Zimbabwean farmers are enjoying an abundance of rainfall this season, thanks to the La Nina effect, the cool phase of the El Nino-Southern Oscillation (ENSO) climate change phenomenon.
However, excessive rainfall could have negative consequences, as it destabilises soil-plant nutrition dynamics, reducing nutrient availability and accessibility, ultimately reducing crop yields and threatening food security.
Agronomist Hamond Motsi warns that soil erosion is one of the most noticeable indications of excessive rains, as topsoil, which contains critical properties such as plant nutrients, organic matter, and microbes, is washed away, and nutrients are leached downwards to depths where they become inaccessible for root uptake.
This can cause high acidity in the soil, which is a sign of a drop in pH levels, elevating aluminum toxicity, reducing nutrient availability, and affecting plant growth. Furthermore, too much rain can cause soil saturation, which can create floods and waterlogging conditions, restricting root nutrient uptake and causing anaerobic conditions that regulate aeration in the rhizosphere, explains Motsi.
Eutrophication is also a concern, caused by nutrients lost from agricultural fields being discharged into water bodies such as lakes, ponds, and rivers, where they cause algal bloom, river bank blocking, aquatic life fatalities, and overall water quality decline.

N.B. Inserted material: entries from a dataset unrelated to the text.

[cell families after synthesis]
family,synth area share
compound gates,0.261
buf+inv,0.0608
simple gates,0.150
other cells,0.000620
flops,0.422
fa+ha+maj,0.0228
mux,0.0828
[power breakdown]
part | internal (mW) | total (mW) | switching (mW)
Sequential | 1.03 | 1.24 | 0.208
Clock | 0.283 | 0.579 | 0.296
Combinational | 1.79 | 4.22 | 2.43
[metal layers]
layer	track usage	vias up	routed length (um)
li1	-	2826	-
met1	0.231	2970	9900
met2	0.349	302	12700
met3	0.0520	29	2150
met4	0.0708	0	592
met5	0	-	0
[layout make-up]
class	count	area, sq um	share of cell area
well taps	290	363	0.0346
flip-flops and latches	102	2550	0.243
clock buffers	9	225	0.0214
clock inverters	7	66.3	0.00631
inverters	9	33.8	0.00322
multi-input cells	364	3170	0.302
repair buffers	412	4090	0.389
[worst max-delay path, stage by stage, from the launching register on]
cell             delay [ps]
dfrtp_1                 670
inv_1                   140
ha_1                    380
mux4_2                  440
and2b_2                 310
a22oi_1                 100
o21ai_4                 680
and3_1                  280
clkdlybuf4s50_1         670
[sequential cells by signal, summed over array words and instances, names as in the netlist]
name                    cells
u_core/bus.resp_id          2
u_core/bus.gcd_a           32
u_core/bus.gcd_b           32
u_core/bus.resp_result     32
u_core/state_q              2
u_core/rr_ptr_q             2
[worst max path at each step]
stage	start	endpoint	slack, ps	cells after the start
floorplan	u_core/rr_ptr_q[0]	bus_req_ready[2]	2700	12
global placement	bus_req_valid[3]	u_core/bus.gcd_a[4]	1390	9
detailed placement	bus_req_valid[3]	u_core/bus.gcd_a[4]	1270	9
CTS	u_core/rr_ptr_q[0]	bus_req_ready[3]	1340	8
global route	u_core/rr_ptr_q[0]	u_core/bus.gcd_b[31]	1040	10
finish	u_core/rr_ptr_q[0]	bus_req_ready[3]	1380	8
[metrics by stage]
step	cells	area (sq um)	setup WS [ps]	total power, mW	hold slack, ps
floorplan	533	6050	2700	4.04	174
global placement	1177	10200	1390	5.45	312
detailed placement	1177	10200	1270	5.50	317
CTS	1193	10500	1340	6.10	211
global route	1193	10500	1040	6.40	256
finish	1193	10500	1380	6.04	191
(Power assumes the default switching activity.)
[src/rtl/io_page_bridge.sv]
// Splits the core data port between the data RAM and a one-hot IO page of NUM_SLOTS peripherals.
// Define IO_TIMEOUT_EN to bound peripheral wait states and enable the sticky bus_err flag.
module io_page_bridge #(
    parameter int ADDR_WIDTH     = 13,
    parameter int NUM_SLOTS      = 4,
    parameter int SLOT_LSB       = 0,
    parameter int TIMEOUT_CYCLES = 255
) (
    input  logic                      clk,
    input  logic                      rst,
    input  logic [ADDR_WIDTH:0]       mem_addr,
    input  logic [31:0]               mem_wdata,
    input  logic                      mem_rstrb,
    input  logic                      mem_wstrb,
    output logic [31:0]               mem_rdata,
    output logic                      mem_rbusy,
    output logic                      mem_wbusy,
    input  logic [31:0]               ram_rdata,
    output logic                      ram_we,
    output logic [NUM_SLOTS-1:0]      per_sel,
    output logic [NUM_SLOTS-1:0]      per_rstrb,
    output logic [NUM_SLOTS-1:0]      per_wstrb,
    output logic [31:0]               per_wdata,
    input  logic [32*NUM_SLOTS-1:0]   per_rdata,
    input  logic [NUM_SLOTS-1:0]      per_busy,
    output logic                      bus_err
);

    typedef enum logic [1:0] {IDLE, RD_WAIT, WR_WAIT} state_t;

    state_t                 state, state_nx;
    logic                   is_io, dec_ok, slot_busy, tmo, io_bad;
    logic [NUM_SLOTS-1:0]   sel_vec, slot_q;
    logic [31:0]            io_rdata, slot_rdata;
    logic                   rd_is_io_q;

    assign is_io     = mem_addr[ADDR_WIDTH];
    assign sel_vec   = mem_addr[SLOT_LSB +: NUM_SLOTS];
    assign dec_ok    = is_io && $onehot(sel_vec);
    assign per_sel   = dec_ok ? sel_vec : '0;
    assign per_wdata = mem_wdata;
    assign ram_we    = mem_wstrb & ~is_io;
    assign mem_rdata = rd_is_io_q ? io_rdata : ram_rdata;
    assign io_bad    = (state == IDLE) && (mem_rstrb || mem_wstrb) && is_io && !dec_ok;

    // slot_q is one-hot, so busy and read data reduce to AND/OR over the slots
    always_comb begin
        slot_busy  = |(per_busy & slot_q);
        slot_rdata = '0;
        for (int k = 0; k < NUM_SLOTS; k++) begin
            if (slot_q[k]) slot_rdata = slot_rdata | per_rdata[32*k +: 32];
        end
    end

`ifdef IO_TIMEOUT_EN
    localparam logic [7:0] TMO_LAST = 8'(TIMEOUT_CYCLES - 1);
    logic [7:0] wait_cnt;
    logic       bus_err_q;

    assign tmo     = (state != IDLE) && slot_busy && (wait_cnt == TMO_LAST);
    assign bus_err = bus_err_q;

    always_ff @(posedge clk or negedge rst) begin
        if (!rst) begin
            wait_cnt  <= '0;
            bus_err_q <= 1'b0;
        end else begin
            if (state == IDLE) wait_cnt <= '0;
            else               wait_cnt <= wait_cnt + 8'd1;
            if (io_bad || tmo) bus_err_q <= 1'b1;
        end
    end
`else
    assign tmo     = 1'b0;
    assign bus_err = 1'b0;
`endif

    always_comb begin
        state_nx  = state;
        per_rstrb = '0;
        per_wstrb = '0;
        mem_rbusy = 1'b0;
        mem_wbusy = 1'b0;
        case (state)
            IDLE: begin
                // a simultaneous read is dropped in favour of the write
                if (mem_wstrb && dec_ok) begin
                    per_wstrb = sel_vec;
                    state_nx  = WR_WAIT;
                end else if (mem_rstrb && dec_ok) begin
                    per_rstrb = sel_vec;
                    state_nx  = RD_WAIT;
                end
            end
            RD_WAIT: begin
                mem_rbusy = 1'b1;
                if (!slot_busy || tmo) state_nx = IDLE;
            end
            WR_WAIT: begin
                mem_wbusy = 1'b1;
                if (!slot_busy || tmo) state_nx = IDLE;
            end
            default: state_nx = IDLE;
        endcase
    end

    always_ff @(posedge clk or negedge rst) begin
        if (!rst) begin
            state      <= IDLE;
            slot_q     <= '0;
            rd_is_io_q <= 1'b0;
            io_rdata   <= '0;
        end else begin
            state <= state_nx;
            if (state == IDLE && (mem_rstrb || mem_wstrb) && dec_ok) slot_q <= sel_vec;
            if (state == IDLE && mem_rstrb) begin
                rd_is_io_q <= is_io;
                // an undecodable IO read returns zero
                if (is_io && !dec_ok) io_rdata <= '0;
            end
            if (state == RD_WAIT) begin
                if (tmo)             io_rdata <= 32'hDEADBEEF;
                else if (!slot_busy) io_rdata <= slot_rdata;
            end
        end
    end

endmodule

Motsi stresses that farmers must undertake prescribed measures to counteract these concerns. Firstly, replenishing soil organic matter in soil is generally effective in strengthening soil aggregates, reducing soil physical disturbances, and enhancing gradual soil infiltration, which reduces waterlogging and holds nutrients tightly in its organic complex, thus inhibiting losses through leaching.
Organic matter can shelter and offer energy to soil microorganisms, reducing their mortality. Soil organic matter may also reduce and mitigate soil acidity due to its richness in cations.
This can be managed directly by adding animal manure or crop residues, or indirectly through other conservation practices, including crop rotations, cover cropping, multi-cropping, reduced tillage, and contour management, which can be influential in diverting running water into appropriate waterways.
Farmers should also ensure proper timing of fertiliser application and spraying of chemicals to avoid losses, while frequent farm renovations on infrastructure such as roads and buildings are necessary to strengthen their resilience to damage.
Early warning communication is crucial for alerting farmers of approaching dangers, and platforms such as broadcasting television and radio stations, newspapers, magazines, and social media can be resourceful for maximising weather information dissemination to farmers.
In addition, Motsi suggests that insurance uptake should be recognised, especially in cases of severe damage, which is irreversible. Disasters of this magnitude are usually common in tobacco production, where hailstorms can destroy the whole leaf, which is the plant’s organ of economic significance. However, insurance uptake has been very low among farmers, especially from the smallholder class.
While rainfall is a fundamental factor in agriculture, it is highly heterogeneous and unpredictable. Motsi concludes by advising farmers to remain vigilant, frequently listening to news broadcasts or looking for weather information, and being prepared for excessive rainfall’s potential negative consequences.